Skin isn't just the rigid layer of dead cells covered in keratin that you're used to seeing. Lots of interesting things happen under the basement membrane in the "extra-cellular matrix". Cells aren't just glued to each other but rather they produce and surround themselves with different proteins - some for rigidity and others to allow flexibility and elasticity.
This matrix becomes more fluid at higher temperatures as the proteins unwind and change shape with the heat. The theory is that if you have two pieces of matrix close enough to each other and increase the temperature, some of the proteins from either side of the wound will entangle with the opposite side, and remain entangled when the temperature is lowered again, kind of like velcro on a molecular level. The trick is to provide just enough temperature to get the proteins to entangle with each other, without putting so much temperature that they end up destroyed.
Anyway surgeons have known about cauterization for a long time. It helps fix all those little mistakes (oops who put that artery there...). There's nothing more fun than watching a bleeder turn into a brown and black bubbling mess of protein goo - but goo that no longer bleeds.
It would be interesting to know how this "new" technique holds up under different conditions - sepsis, metabolic disorders like diabetes, etc. And of course how much trouble is the patient in if ever there's a dehiscence? At least with sutures, the other sutures are there to keep the wound reasonably closed...
Seven puppies were harmed during the making of this post.
George Bush Sr was president for one term. Also, the past does not justify the present. If people are being killed simply because they don't share a faith they are still BEING KILLED. It doesn't matter that roles may have been reversed 50, 100, or a thousand years ago, that is done and gone. Everyone should complain and complain loudly regardless of their faith. So please climb off that horse and realize that this is about people and we all have equal rights to complain Christian, Atheist, Musilm and Jew.
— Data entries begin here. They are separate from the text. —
Source: an optimization exercise on an open RTL-to-GDS flow (aim: small area, a short achievable clock period and few clock cycles per item). Production flows keep margins and buffers that such runs may drop. Only simulation tests tie the RTL to the original design; equivalence was not proved.

<file path="flow/config.mk">
export PLATFORM = sky130hd
export DESIGN_NAME = wavetable_osc
export DESIGN_NICKNAME = wavetable_osc
export VERILOG_FILES = /design/flow/design.v
export SDC_FILE = /design/flow/constraint.sdc
export NUM_CORES = 4
export LEC_CHECK = 0
export ABC_AREA = 1
export CAP_MARGIN = 20
export CORE_MARGIN = 2
export CORE_UTILIZATION = 40
export PLACE_DENSITY = 0.55
export SLEW_MARGIN = 20
export SYNTH_HIERARCHICAL = 1
export SYNTH_MEMORY_MAX_BITS = 16384
</file>
<file path="flow/constraint.sdc">
create_clock -name core_clock -period 30.0 [get_ports {clk}]
set_input_delay 6.0000 -clock core_clock [delete_from_list [all_inputs] [get_ports {clk}]]
set_output_delay 6.0000 -clock core_clock [all_outputs]
set_load 0.01 [all_outputs]
</file>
Nothing is anywhere near as cheap as $2.
It is when I buy it for my clinic. Syringes, 15, I sell them to you for $1.50. Suture, around $1.75 each pack last time I bought, and I sell them to you for $15. That's what happens when I have to pay between $20k and $60k a year (depending on the specialty and how many times I have been sued) in malpractice insurance premiums before covering other, simpler costs like "rent". You can thank the "jackpot justice" players and ambulance chasing lawyers for that.
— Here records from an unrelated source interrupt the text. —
This is an optimization exercise on Yosys and OpenROAD, whose aim is small area, a short achievable clock period and few clock cycles, not a production implementation. At most, simulation tests tie the RTL to the original design; equivalence was not proved. Power figures rest on the tool's default switching activity, not on a simulated workload.

== before ==
// batbot_codec
module batbot_codec (
    input  wire       clk,
    input  wire       rst,           
    input  wire       rx_valid,
    input  wire [7:0] rx_data,
    input  wire       rx_last,
    output wire       rx_ready,
    output wire       tx_valid,
    output wire [7:0] tx_data,
    output wire       tx_last,
    input  wire       tx_ready,
    input  wire [3:0] enc_a,
    input  wire [3:0] enc_b
);
    localparam RB   = 5;             
    localparam RCAP = 25;            
    localparam FB   = 2;             
    localparam FDEP = 4;             
    localparam [1:0] T_ERR = 2'd0, T_SHORT = 2'd1, T_ANGLE = 2'd2, T_ECHO = 2'd3;
    function [15:0] crc_table;
        input [7:0] index;
        integer b;
        reg [15:0] c;
        begin
            c = {index, 8'h00};
            for (b = 0; b < 8; b = b + 1)
                c = c[15] ? ((c << 1) ^ 16'h8005) : (c << 1);
            crc_table = c;
        end
    endfunction
    function [15:0] crc_update;
        input [15:0] accum;
        input [7:0]  data;
        begin
            crc_update = {accum[7:0], 8'h00} ^ crc_table(accum[15:8] ^ data);
        end
    endfunction
    function [15:0] quad_delta;
        input [3:0] index;
        begin
            case (index)
                4'd1, 4'd7, 4'd8, 4'd14:  quad_delta = 16'hFFFF;
  ...
Size in the first run: ~2,500 cells after synthesis, ~500 flip-flops, ~27,000 um^2 of cells after synthesis.
==> flow/config.mk <==
export PLATFORM = sky130hd
export DESIGN_NAME = batbot_codec
export DESIGN_NICKNAME = batbot_codec
export VERILOG_FILES = /design/flow/design.v
export SDC_FILE = /design/flow/constraint.sdc
export NUM_CORES = 4
export LEC_CHECK = 0
export CAP_MARGIN = 20
export CORE_MARGIN = 2
export CORE_UTILIZATION = 25
export PLACE_DENSITY = 0.5
export SLEW_MARGIN = 20
==> flow/constraint.sdc <==
create_clock -name core_clock -period 10.0 [get_ports {clk}]
set_input_delay 2.0000 -clock core_clock [delete_from_list [all_inputs] [get_ports {clk}]]
set_output_delay 2.0000 -clock core_clock [all_outputs]
set_load 0.01 [all_outputs]
standard.sh (not shown) runs the stock make flow with config.mk's settings and CLKGATE_MAP_FILE= SYNTH_SCRIPT=/design/flow/synth_recipe.tcl, a recipe that flattens the netlist after the stock synthesis.
==> flow/flow/run.sh <==
#!/bin/bash
# The standard layout, with two changes to how it is made:
#  - the port buffers are buf_4 cells
#  - repair_timing aims for more setup slack than the standard flow does
set -euo pipefail
bash standard.sh \
  "BUFFER_PORTS_ARGS=-buffer_cell sky130_fd_sc_hd__buf_4" \
  SETUP_SLACK_MARGIN=${MARGIN:-6.85} \
  finish > standard.log 2>&1
> inputs changed (before -> after)
# before
export LEC_CHECK = 0
export CAP_MARGIN = 20
export CORE_MARGIN = 2
export CORE_UTILIZATION = 25
export PLACE_DENSITY = 0.5
export SLEW_MARGIN = 20
create_clock -name core_clock -period 10.0 [get_ports {clk}]
# after
export LEC_CHECK = 0
export ABC_AREA = 1
export CAP_MARGIN = 20
export CORE_MARGIN = 2
export CORE_UTILIZATION = 25
export PLACE_DENSITY = 0.5
export SLEW_MARGIN = 20
create_clock -name core_clock -period 10.0 [get_ports {clk}]
--- a/flow/flow/run.sh
+++ b/flow/flow/run.sh
@@ -7,3 +7,3 @@
   "BUFFER_PORTS_ARGS=-buffer_cell sky130_fd_sc_hd__buf_4" \
-  SETUP_SLACK_MARGIN=${MARGIN:-6.85} \
+  SETUP_SLACK_MARGIN=${MARGIN:-6.6} \
   finish > standard.log 2>&1
### Flow results
Global routing usage on met2 up 1.0 points in after wrt before. before vs after, master of the slowest instance on the critical path: sky130_fd_sc_hd__edfxtp_1 vs sky130_fd_sc_hd__buf_4. The sequential share of layout area of after falls short of that of before by 0.33 points. after vs before — switching component of the power rose about 1%. Compared with before, the detailed router inserted more vias in after. Est. power | after vs before | after lower.
No functional check of the RTL was part of any run of this note.

========
Another version of the RTL of batbot_codec (not shown whole).
Size in the first run: ~490 flip-flops, roughly 32 I/O pins, roughly 27000 µm² of cells after synthesis.
==> flow/config.mk <==
export PLATFORM = sky130hd
export DESIGN_NAME = batbot_codec
export DESIGN_NICKNAME = batbot_codec
export VERILOG_FILES = /design/flow/design.v
export SDC_FILE = /design/flow/constraint.sdc
export NUM_CORES = 4
export LEC_CHECK = 0
export CAP_MARGIN = 20
export CORE_MARGIN = 2
export CORE_UTILIZATION = 40
export CTS_BUF_LIST = sky130_fd_sc_hd__clkbuf_16
export CTS_CLUSTER_DIAMETER = 60
export CTS_CLUSTER_SIZE = 22
export PLACE_DENSITY = 0.55
export SLEW_MARGIN = 20
==> flow/constraint.sdc <==
create_clock -name core_clock -period 10.0 [get_ports {clk}]
set_input_delay 2.0000 -clock core_clock [delete_from_list [all_inputs] [get_ports {clk}]]
set_output_delay 2.0000 -clock core_clock [all_outputs]
set_load 0.01 [all_outputs]
==> flow/flow/run.sh <==
#!/bin/bash
# The standard layout, with two changes to how it is made:
#  - the port buffers are buf_4 cells
#  - repair_timing aims for more setup slack than the standard flow does
set -euo pipefail
bash standard.sh \
  "BUFFER_PORTS_ARGS=-buffer_cell sky130_fd_sc_hd__buf_4" \
  SETUP_SLACK_MARGIN=${MARGIN:-6.85} \
  finish > standard.log 2>&1
The starting point completed with no timing, DRC or antenna violations.
Testbench counts at the start, summed over its fixed seeds: cycles 17,791.
Then changed:
Settings changed: CORE_UTILIZATION 40 to 50, CTS_CLUSTER_DIAMETER 60 to 110, CTS_CLUSTER_SIZE 22 to 32, PLACE_DENSITY 0.55 to 0.65.
The changed run passed the timing, design-rule and antenna checks.
Maximum frequency went down by 0.74%.
Utilization went up by 9.5 points.
Final area went down by 3.2%.
Sequential power is about the same.
Worst setup slack gets worse by 0.024 ns.
Non-clock buffer count went down by 2.
Routed wire length went down by 4.5%.
Clock-buffer cell count went down by 25.
Then changed:
Settings changed: CTS_BUF_LIST sky130_fd_sc_hd__clkbuf_16 to sky130_fd_sc_hd__clkbuf_8, CTS_CLUSTER_DIAMETER 110 to 45, CTS_CLUSTER_SIZE 32 to 18.
Outcome: Die area does not change. Routed wire length increases by 2.0%. Non-clock buffer count goes up by 4. Sequential power stays flat. Combinational power stays flat.
Then changed:
Settings changed: CTS_BUF_LIST sky130_fd_sc_hd__clkbuf_8 to sky130_fd_sc_hd__clkbuf_16, CTS_CLUSTER_DIAMETER 45 to 60, CTS_CLUSTER_SIZE 18 to 22.
Effect: Worst setup slack is better by 0.072 ns; routed wire length drops by 0.96%; power drops by 2.0%; design area drops by 0.71%.
Then changed:
Settings changed: CORE_UTILIZATION 50 to 25, CTS_BUF_LIST sky130_fd_sc_hd__clkbuf_16 to sky130_fd_sc_hd__clkbuf_8, CTS_CLUSTER_DIAMETER 60 to 50, CTS_CLUSTER_SIZE 22 to 16, PLACE_DENSITY 0.65 to 0.5.
After rerunning:
- The new run completed with no timing, DRC or antenna violations
- register-to-register slack gets worse by 0.03 ns
- power shrinks by 6.3%
- hold slack is worse by 0.0079 ns
- clock-buffer cell count came out higher by 13
- cell count grows by 23%
- worst setup slack got worse by 0.21 ns
- cell area is higher by 1.9%
- flip-flop and latch count stays the same
- sequential share of layout area drops by 0.80 points

separate check: timing with driven ports:
The results above use ideal ports. As a check the final layouts listed here were re-extracted and re-timed, cells and wires unchanged. Step 1: set_driving_cell puts a clkbuf_16 on clk and a buf_2 on each other input, an assumption about the parent block. Step 2 moves the port delays by t, midway between the first and last clock arrival at a register: inputs arrive t later, outputs are due t later. That takes back most of the time a late clock gives input paths. Three values: no drivers, after step 1, after step 2; two values: the first two.
| run | t, ns | slack for setup (ns) | worst setup path after step 2 |
|---|---|---|---|
| before | 0.682 | 6.714 / 6.654 / 6.337 | input to register |
| after | 0.683 | 6.694 / 6.649 / 6.057 | input to register |
| the first run of note 2 | 0.639 | 6.829 / 6.771 / 6.288 | input to register |
| the second run of note 2 | 0.627 | 6.805 / 6.746 / 6.298 | input to register |
| the third run of note 2 | 0.715 | 6.746 / 6.686 / 6.210 | input to register |
| the fourth run of note 2 | 0.639 | 6.818 / 6.762 / 6.308 | input to register |
| the fifth run of note 2 | 0.760 | 6.612 / 6.552 / 6.188 | input to register |
After both steps setup and hold are still met in every run listed. For after, which loses most, drivers alone change the setup slack by -0.045 ns; drivers and shift together by -0.637 ns.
Oh, I guess you could buy your own sutures for $1.75 but no, "This item is restricted for sale only to or by order of a physician". Sorry.
Of course be careful at hospitals, they sometimes rip you off in illegal ways, like charging you for a whole box of medication when all they gave you was one pill. Always check your bill. I do.
Seven puppies were harmed during the making of this post.
65C is 149F, which is too warm for a bath, I think. 110C is 230F, which is cooking temperature. As is pointed out in other postings, sauna exposure is not the same as water immersion, nor direct radiant exposure, but still very hot. I will keep my meltable skin away from both temps.